We then ran a focussed week-long sprint where we collaborated with the project team to design an online design workshop that would enable front-line teams to participate in shaping what their future could look like. This wasn’t us turning up with the answers; it was a real collaborative effort. The team brought a unique understanding of their context and challenges and we made suggestions about the kinds of facilitation approaches we could use that would work well with that context. Together we came up with a design and then iterated upon it over the week until we were happy to try it out in practice.

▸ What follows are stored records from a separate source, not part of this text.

[config.mk]
export PLATFORM = sky130hd
export DESIGN_NAME = mux_select_sequencer
export DESIGN_NICKNAME = d
export VERILOG_FILES = /design/src/rtl/mux_select_sequencer.sv
export SDC_FILE = /design/constraint.sdc
export NUM_CORES = 1
export LEC_CHECK = 0
export CAP_MARGIN = 10
export CORE_MARGIN = 2
export CORE_UTILIZATION = 50
export DETAILED_ROUTE_END_ITERATION = 10
export MAX_ROUTING_LAYER = met4
export PLACE_DENSITY = 0.86
export SYNTH_ARGS = -nofsm -noshare
export SYNTH_HDL_FRONTEND = slang
export SYNTH_SLANG_ARGS = --single-unit
[constraint.sdc]
create_clock -name Clock -period 1.9 [get_ports Clock]
set_input_delay 0.19 -clock Clock [delete_from_list [all_inputs] [get_ports Clock]]
set_output_delay 0.19 -clock Clock [all_outputs]
set_load 0.02 [all_outputs]
[src/rtl/mux_select_sequencer.sv]
// mux_select_sequencer: walks the 3-to-1 mux select U->V->W on a
// timed dwell or a manual press, logging each captured mux output.
module mux_select_sequencer #(
   parameter int DWELL = 50_000_000,
   parameter int CW    = (DWELL > 1) ? $clog2(DWELL) : 1
) (
   input  logic       Clock,
   input  logic       Resetn,
   input  logic       step_n,
   input  logic       auto,
   input  logic       hold,
   input  logic [1:0] M_in,
   output logic [1:0] sel,
   output logic [1:0] slot,
   output logic [5:0] hist,
   output logic       valid
);

   localparam logic [CW-1:0] LAST = CW'(DWELL - 1);

   typedef enum logic [1:0] {
      S_U = 2'd0,
      S_V = 2'd1,
      S_W = 2'd2
   } state_t;

   state_t          r_state;
   state_t          w_next;
   logic            r_sync0;
   logic            r_sync1;
   logic            r_prev;
   logic [CW-1:0]   r_cnt;
   logic [1:0]      r_cap;
   logic [1:0]      r_sel;
   logic [1:0]      r_slot;
   logic [5:0]      r_hist;
   logic            w_press;
   logic            w_tick;
   logic            w_adv;
   logic [1:0]      w_sel;
   logic [1:0]      w_slot;

   always_comb begin
      w_press = r_prev & ~r_sync1;
      w_tick  = (r_cnt == LAST);
      w_adv   = auto ? (w_tick & ~hold) : (w_press & ~hold);
      w_next  = r_state;
      if (w_adv) begin
         unique case (r_state)
            S_U:     w_next = S_V;
            S_V:     w_next = S_W;
            S_W:     w_next = S_U;
            default: w_next = S_U;
         endcase
      end
      // sel[0] wins inside the mux, so W is 01 and 11 is never used
      w_sel  = 2'b00;
      w_slot = 2'd0;
      unique case (w_next)
         S_U: begin
            w_sel  = 2'b00;
            w_slot = 2'd0;
         end
         S_V: begin
            w_sel  = 2'b10;
            w_slot = 2'd1;
         end
         S_W: begin
            w_sel  = 2'b01;
            w_slot = 2'd2;
         end
         default: begin
            w_sel  = 2'b00;
            w_slot = 2'd0;
         end
      endcase
   end

   always_ff @(posedge Clock) begin
      if (!Resetn) begin
         r_state <= S_U;
         r_sel   <= 2'b00;
         r_slot  <= 2'd0;
      end else begin
         r_state <= w_next;
         r_sel   <= w_sel;
         r_slot  <= w_slot;
      end
   end

   always_ff @(posedge Clock) begin
      if (!Resetn) begin
         r_sync0 <= 1'b1;
         r_sync1 <= 1'b1;
         r_prev  <= 1'b1;
         r_cnt   <= '0;
         r_cap   <= 2'd0;
         r_hist  <= 6'd0;
      end else begin
         r_sync0 <= step_n;
         r_sync1 <= r_sync0;
         r_prev  <= r_sync1;
         if (!auto) begin
            r_cnt <= '0;
         end else if (!hold) begin
            r_cnt <= w_tick ? '0 : r_cnt + 1'b1;
         end
         if (w_adv) begin
            r_hist <= {r_hist[3:0], M_in};
            if (r_cap != 2'd3) begin
               r_cap <= r_cap + 2'd1;
            end
         end
      end
   end

   assign sel   = r_sel;
   assign slot  = r_slot;
   assign hist  = r_hist;
   assign valid = (r_cap == 2'd3);

endmodule

==> results.cfg, run 1 <==
[run_status]
status = completed

[grt]
track_usage_pct = 22.6
antenna_found_initial = 0
grt_pass1_vias = 1739
grt_max_degree = 23
gr-total-overflow = 0
grt_pass1_wl_mm = 7.56

[synthesis]
yosysMostFrequentCell = dfxtp_1
synth_area_leaders = dfxtp_1 (41%), mux2i_1 (5.5%), nand2_1 (4.1%)
synthArstFlopShare_pct = 0
yosysTopAreaCell = dfxtp_1
synth_area_mm2 = 0.00200
synth_seq_cells = 41
synth_nets = 232
synth_cell_types = 46
synth_edf_count = 0
ys.warnings.count = 0
yosys-top-cells-count = dfxtp_1 (41), nand2_1 (22), nor2_1 (16)
synth_top_area_share_pct = 41.0
synth_cells = 223
synth-seq-area-share_pct = 41.0
yosys_most_used_dff = dfxtp_1
syn_area_per_cell_um2 = 8.98

[power_and_ir_drop]
p_comb_share_pct = 4.4
p_int_mw = 1.23
leakagePower_nw = 0.957
switching_share_pct = 21.4
power_switching_mw = 0.335
p_per_area_mw_per_mm2 = 614
p_seq_share_pct = 55.6
peakVddDrop_v = 0.000439
clock_power_share_pct = 40.0

[clocking]
clkLatencyLatePin_ns = 0.30
clock_sinks = 41
htreeDepth = 2
clk_pin_slew_worst_paths_ns = 0.08
cts_root_buf = clkbuf_8
post_cts_buffers = 0
cts.path.max_buffers = 2
cts_tree = done
cts_buffers = 5

[floorplanning]
core_mm2 = 0.00391
die_w_um = 67.3
fp-row-count = 23
die_area_mm2 = 0.00453
die_h_um = 67.3
start_util_pct = 51.2
io_pins = 18

[placement]
gp_congestion = 0.907
dpl.hpwl_mm = 3.29
portBuffers = 17
dp_slack_ns = -0.333

[flow_run]
drv_cap = 0

[sta]
fmax_mhz = 535
finalHoldViolCount = 0
setup_ws_ns = 0.0314
finalSetupViolations = 0
layout_min_cycle_time_ns = 1.87
skew_ns = 0.00854
slew_headroom_pct = 79.1
worst_slew_pin_slew_ns = 0.311
rsz0062_at_grt = true
slew_viol_final = 0
finalCritPeriodShare_pct = 98.3

[cells_and_area]
final_util_pct = 65.1
num-fill-cells = 325
area_delta_synth_final_pct = 27.1
diodes = 0
drive_gt1_share_pct = 23.8
nets = 273

[route]
drt_iter0_markers = 115
ant_nets = 0
viasPerCell = 5.86
wl_per_cell_um = 14.9
drc = 0
num_vias = 1846
drt-total-wl_mm = 4.68
dr.pass1.iters = 4

[min_path]
hold_depth = 1
hp-class = reg -> reg

[worst_setup_path]
path_cells = buf_4, nand4_1, or4_4, or4_4, a21oi_2
crit_path_top_delay_cell = or4_4
worst_path_most_repeated_cell = or4_4
criticalPathCategory = reg -> reg
cp_slowest_stage_delay_ns = 0.60
cp.required_ns = 2.14
startpoint_type = register
crit_fanout = 5
worstPathArrival_ns = 2.11
endpoint_kind = register
r2r.worst_path.cells = 5
-- state kept, by name, summed over array words and instances (netlist names) --
register,flops
sel,1
slot,1
r_sync1,1
r_cap,2
r_cnt,26
r_sync0,1
hist,6
r_state,2
r_prev,1
-- power by group through the flow --
stage	sequential [mW]	clock (mW)	combinational (mW)
after floorplan	0.889	0	0.0336
final	0.869	0.626	0.0688
after detailed placement	0.888	0	0.0672
after global placement	0.888	0	0.0650
after CTS	0.868	0.637	0.0677
after global routing	0.869	0.662	0.0755
-- placed cells by master, fill, tap and decap left out, types with 2 or more instances in the layout --
| master | Yosys | routed |
|---|---|---|
| a21oi_1 | 13 | 12 |
| and2_1 | 3 | 3 |
| and4_1 | 3 | 3 |
| and4b_1 | 2 | 2 |
| and4bb_2 | 2 | 2 |
| buf_4 | 3 | 30 |
| clkbuf_8 | 0 | 7 |
| clkdlybuf4s50_1 | 0 | 17 |
| dfxtp_1 | 41 | 39 |
| dfxtp_2 | 0 | 2 |
| inv_1 | 2 | 2 |
| mux2i_1 | 11 | 11 |
| nand2_1 | 22 | 22 |
| nand2b_1 | 3 | 3 |
| nand3_1 | 10 | 9 |
| nand3b_1 | 3 | 3 |
| nand4_1 | 10 | 10 |
| nor2_1 | 16 | 16 |
| nor2b_1 | 2 | 2 |
| nor3_1 | 2 | 2 |
| nor4_1 | 4 | 4 |
| o211ai_1 | 2 | 2 |
| o21ai_0 | 7 | 7 |
| o31ai_1 | 3 | 2 |
| o41ai_1 | 2 | 2 |
| or3_1 | 4 | 4 |
| or3_2 | 3 | 3 |
| or4_1 | 6 | 3 |
| or4_4 | 0 | 3 |
| or4b_2 | 4 | 4 |
| xnor2_1 | 7 | 7 |
| xor2_1 | 5 | 5 |
-- layer usage --
| layer | part of all wire, % | vias up | global-route usage (%) | wire, um |
|---|---|---|---|---|
| li1 | - | 906 | - | - |
| met1 | 41 | 873 | 24.5 | 1930 |
| met2 | 51 | 62 | 40.2 | 2410 |
| met3 | 6.1 | 5 | 5.67 | 286 |
| met4 | 1.2 | 0 | 7.65 | 55 |
| met5 | 0 | - | - | 0 |
-- kinds of logic after synthesis --
| logic type | synth area share, % |
|---|---|
| flops | 41.0 |
| simple gates | 33.2 |
| mux | 5.50 |
| compound gates | 9.62 |
| xor+xnor | 5.25 |
| buf+inv | 4.25 |
| fa+ha+maj | 1.25 |
-- worst paths after layout --
| path | startpoint | endpoint | slack (ns) |
|---|---|---|---|
| worst min register to register | r_sync0$_SDFF_PN1_ | r_sync1$_SDFF_PN1_ | 0.42 |
| worst max-delay path | r_cnt[1]$_SDFFE_PN0N_ | r_cnt[25]$_SDFFE_PN0N_ | 0.03 |
| worst max register to register | r_cnt[1]$_SDFFE_PN0N_ | r_cnt[25]$_SDFFE_PN0N_ | 0.03 |
| worst min-delay path | r_sync0$_SDFF_PN1_ | r_sync1$_SDFF_PN1_ | 0.42 |
-- through the flow --
step                total power [mW]  cells  TNS (ns)  area (um^2)  hold slack, ns
floorplan                      0.923    223         0         2010           0.291
global placement               0.953    306     -3.95         2390           0.390
detailed placement             0.955    306     -5.85         2390           0.406
CTS                             1.57    314         0         2500           0.425
global route                    1.61    315   -0.0156         2550           0.452
finish                          1.56    315         0         2550           0.421
-- critical path: cells and delay by family, from the launching register on --
family | cells | cell delay (ns)
buffers and inverters | 1 | 0.12
flip-flops | 1 | 0.35
AO/OA/AOI/OAI | 1 | 0.12
AND/OR/NAND/NOR | 3 | 1.23
-- layout make-up --
type	instances	area [um^2]	area share [%]
flip-flops and latches	41	823	32.3
well taps	50	62.6	2.46
clock inverters	1	5.00	0.197
inverters	2	7.51	0.295
multi-input cells	166	1140	45.0
repair buffers	48	407	16.0
clock buffers	7	96.3	3.78
-- timing repair --
item                                    4_1_cts  5_1_grt
gates cloned                                  0        1
hold buffers                                  0        0
endpoints found under the setup margin       14        4
pin swaps                                     0        2
gates resized for setup                       3        8
Power figures use the tool's default switching activity.
==> run 2: changes to the inputs <==
--- a/config.mk
+++ b/config.mk
@@ -10,7 +10,7 @@
 export CORE_UTILIZATION = 50
 export DETAILED_ROUTE_END_ITERATION = 10
 export MAX_ROUTING_LAYER = met4
-export PLACE_DENSITY = 0.86
+export PLACE_DENSITY = 0.83
 export SYNTH_ARGS = -nofsm -noshare
 export SYNTH_HDL_FRONTEND = slang
 export SYNTH_SLANG_ARGS = --single-unit
==> constraint.sdc (replaced) <==
create_clock -name Clock -period 2.1 [get_ports Clock]
set_input_delay 0.21 -clock Clock [delete_from_list [all_inputs] [get_ports Clock]]
set_output_delay 0.21 -clock Clock [all_outputs]
set_load 0.02 [all_outputs]
==> results.cfg, run 2 (synthesized netlist as in run 1, its figures left out) <==
[run_status]
status = completed

[cells_and_area]
area_delta_synth_final_pct = 19.2
drive_gt1_share_pct = 15.5
regMostFlops = r_cnt
nets = 260
final_cell_mix = dfxtp_1 (41), nand2_1 (22), buf_4 (19)
num-fill-cells = 363
final_util_pct = 61.0
final_common_cell = dfxtp_1
largest_reg_flops = 26
diodes = 0

[route]
ant_nets = 0
drt-total-wl_mm = 4.38
viasPerCell = 5.91
num_vias = 1786
dr.pass1.iters = 4
drc = 0
drt_iter0_markers = 85
wl_per_cell_um = 14.5

[power_and_ir_drop]
total_power_mw = 1.34
peakVddDrop_v = 0.000373
power_switching_mw = 0.290
p_comb_share_pct = 4.3
p_per_area_mw_per_mm2 = 560
leakagePower_nw = 0.878
clock_power_share_pct = 37.0
switching_share_pct = 21.7
p_seq_share_pct = 58.7
p_int_mw = 1.05

[worst_setup_path]
r2r-start = r_cnt[12]$_SDFFE_PN0N_
startpoint = hold
cp.required_ns = 2.25
startpoint_type = primary input
worstPathArrival_ns = 2.14
path_buf_inv = 2
crit_fanout = 10
endpoint_kind = register
cp_slowest_stage_delay_ns = 0.68
critPathTopFamily = buffers and inverters
crit_path_top_delay_cell = or4b_2
criticalPathCategory = in -> reg
path_cells = clkdlybuf4s50_1, buf_4, or4b_2, o31a_1, mux2i_1

[clocking]
clk_pin_slew_worst_paths_ns = 0.07
htreeDepth = 2
clkLatencyLatePin_ns = 0.29
cts_buffers = 5
cts_root_buf = clkbuf_8
cts.path.max_buffers = 2
cts_tree = done
post_cts_buffers = 0
cts_hold_buf = 0
clock_sinks = 41
ctsResizeCount = 0

[sta]
worst_slew_pin_slew_ns = 0.585
finalCritPeriodShare_pct = 94.6
fmax_mhz = 504
slew_viol_final = 0
skew_ns = 0.00957
setup_ws_ns = 0.114
finalHoldViolCount = 0
layout_min_cycle_time_ns = 1.99
rsz0062_at_grt = false
finalSetupViolations = 0
slew_headroom_pct = 61.0

[placement]
dp_slack_ns = -0.219
gp_congestion = 0.809
dpl.hpwl_mm = 3.18
portBuffers = 17

[grt]
gr-total-overflow = 0
grt_max_degree = 23
grt_pass1_wl_mm = 7.41
track_usage_pct = 22.4
grt_pass1_vias = 1687
antenna_found_initial = 0

[floorplanning]
core_mm2 = 0.00391
die_h_um = 67.3
start_util_pct = 51.2
die_area_mm2 = 0.00453
io_pins = 18
die_w_um = 67.3
fp-row-count = 23

[min_path]
hold_start = r_sync0$_SDFF_PN1_
hp-class = reg -> reg

[flow_run]
drv_cap = 0
## run 2: cell count changes in the layout (fill, tap and decap cells not counted), moves of 2 or more
cell | before | now
buf_4 | 30 | 19
clkbuf_1 | 0 | 3
clkbuf_8 | 7 | 5
dfxtp_1 | 39 | 41
dfxtp_2 | 2 | 0
## run 2: final cells by class
type	count	area, um^2	area share, %
well taps	50	62.6	2.62
inverters	2	7.51	0.314
clock buffers	8	80.1	3.35
multi-input cells	165	1100	46.3
flip-flops and latches	41	821	34.4
repair buffers	36	313	13.1
## run 2: worst paths after layout
kind                            slack (ns)                     end  cells after the start
worst max-delay path                  0.11   r_state[0]$_SDFF_PN0_                      5
worst min-delay path                  0.42      r_sync1$_SDFF_PN1_                      1
worst max register to register        0.17  r_cnt[25]$_SDFFE_PN0N_                      4
worst min register to register        0.42      r_sync1$_SDFF_PN1_                      1
## run 2: power groups by stage
| stage | clock, mW | combinational, mW | sequential, mW |
|---|---|---|---|
| floorplan | 0 | 0.0304 | 0.804 |
| global placement | 0 | 0.0556 | 0.803 |
| detailed placement | 0 | 0.0579 | 0.803 |
| CTS | 0.510 | 0.0582 | 0.785 |
| global route | 0.536 | 0.0629 | 0.786 |
| finish | 0.495 | 0.0574 | 0.785 |
## run 2: per-stage QoR
| step | TNS [ns] | instance area (um^2) | instances | hold WS, ns |
|---|---|---|---|---|
| final | 0 | 2390 | 302 | 0.419 |
| after global routing | 0 | 2390 | 302 | 0.437 |
| after CTS | 0 | 2380 | 302 | 0.421 |
| after detailed placement | -3.64 | 2300 | 294 | 0.401 |
| after global placement | -2.43 | 2300 | 294 | 0.391 |
| after floorplan | 0 | 2000 | 223 | 0.311 |
## run 2: routing by layer
metal	up-vias	track usage [%]	wire, um
met5	-	-	0
met4	0	8.93	92
met3	9	5.83	212
met2	48	37.1	2190
met1	852	25.9	1880
li1	877	-	-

True to our approach, we co-facilitated the first two sessions alongside the team taking a leading role in the first a stepping back a little in the second. Although not everything went to plan, the feedback we got from the teams indicated we were on the right track. Teams felt as though their voices had been heard and that we’d created a safe space for them to challenge old ways of doing things and be brave enough to reimagine their work in a new context.
Emily Boig, Transformation Team Member and all-around good egg was one of the leads for the project and was kind enough to work with us on the case study:
“At the end of the training, I felt a lot more confident not only in knowing how and when to use different online tools like breakout rooms, polling and virtual whiteboards but also in the softer skills needed to effectively run an online workshop. We were definitely in good hands, with Joe telling us lots of tips and tricks along the way of what works well for different scenarios and how to react quickly and calmly when things may not go to plan with technology!”
“Going into the first workshop, I was excited to see how our colleagues would react to the different elements as Joe had helped us design a real mix of friendly, fun, ice-breakers, creative idea generation exercises and action planning sessions to start putting ideas into practice. It felt safe as we knew Joe would be co-facilitating with us but I also felt empowered and supported to step up and lead some exercises. I was looking forward to seeing Joe in action and learning from how he got everyone into the right mindset. The initial introduction was really important to set the tone and emphasise that the participants were the experts and we were there to provide the space and time to think creatively and to facilitate discussions. I would definitely have been a lot more nervous if we were on our own!”
At the end of these sessions, we held a retrospective to share what had gone well and where there was still room for improvement. Although the first two sessions weren’t perfect, in less than a month, the team’s confidence in their ability to bring groups of people together online to collaborate and solve real problems had gone through the roof.
For us, consulting is not about creating dependence. Much like creating a needlessly large carbon footprint by hopping back and forth to The Hague, it’s just shitty. Although we love our work, we want the teams we work with to develop new skills and capabilities to ensure that at some point, we’re no longer needed. Since finishing our project with the Transformation and Innovation Team they’ve run 13 recovery planning sessions with teams across children’s services without our help. We’d call that mission accomplished.
“In the first few workshops, it felt like we had loads to think about – what exercise was next, which tools are we using now, what do we say to explain it, moving people into breakout rooms and sharing links etc. but by the third workshop, all that stuff came naturally and we were able to be fully present in discussions with participants. Having gone on to run 10 more online workshops on our own, I’m most proud of the enthusiasm we maintained and for the brilliant feedback we received from Heads of Service. They praised our fun energy and positivity and for running well thought through, technically smooth workshops. We’ve even had requests from participants for us to train them on how to run online sessions!”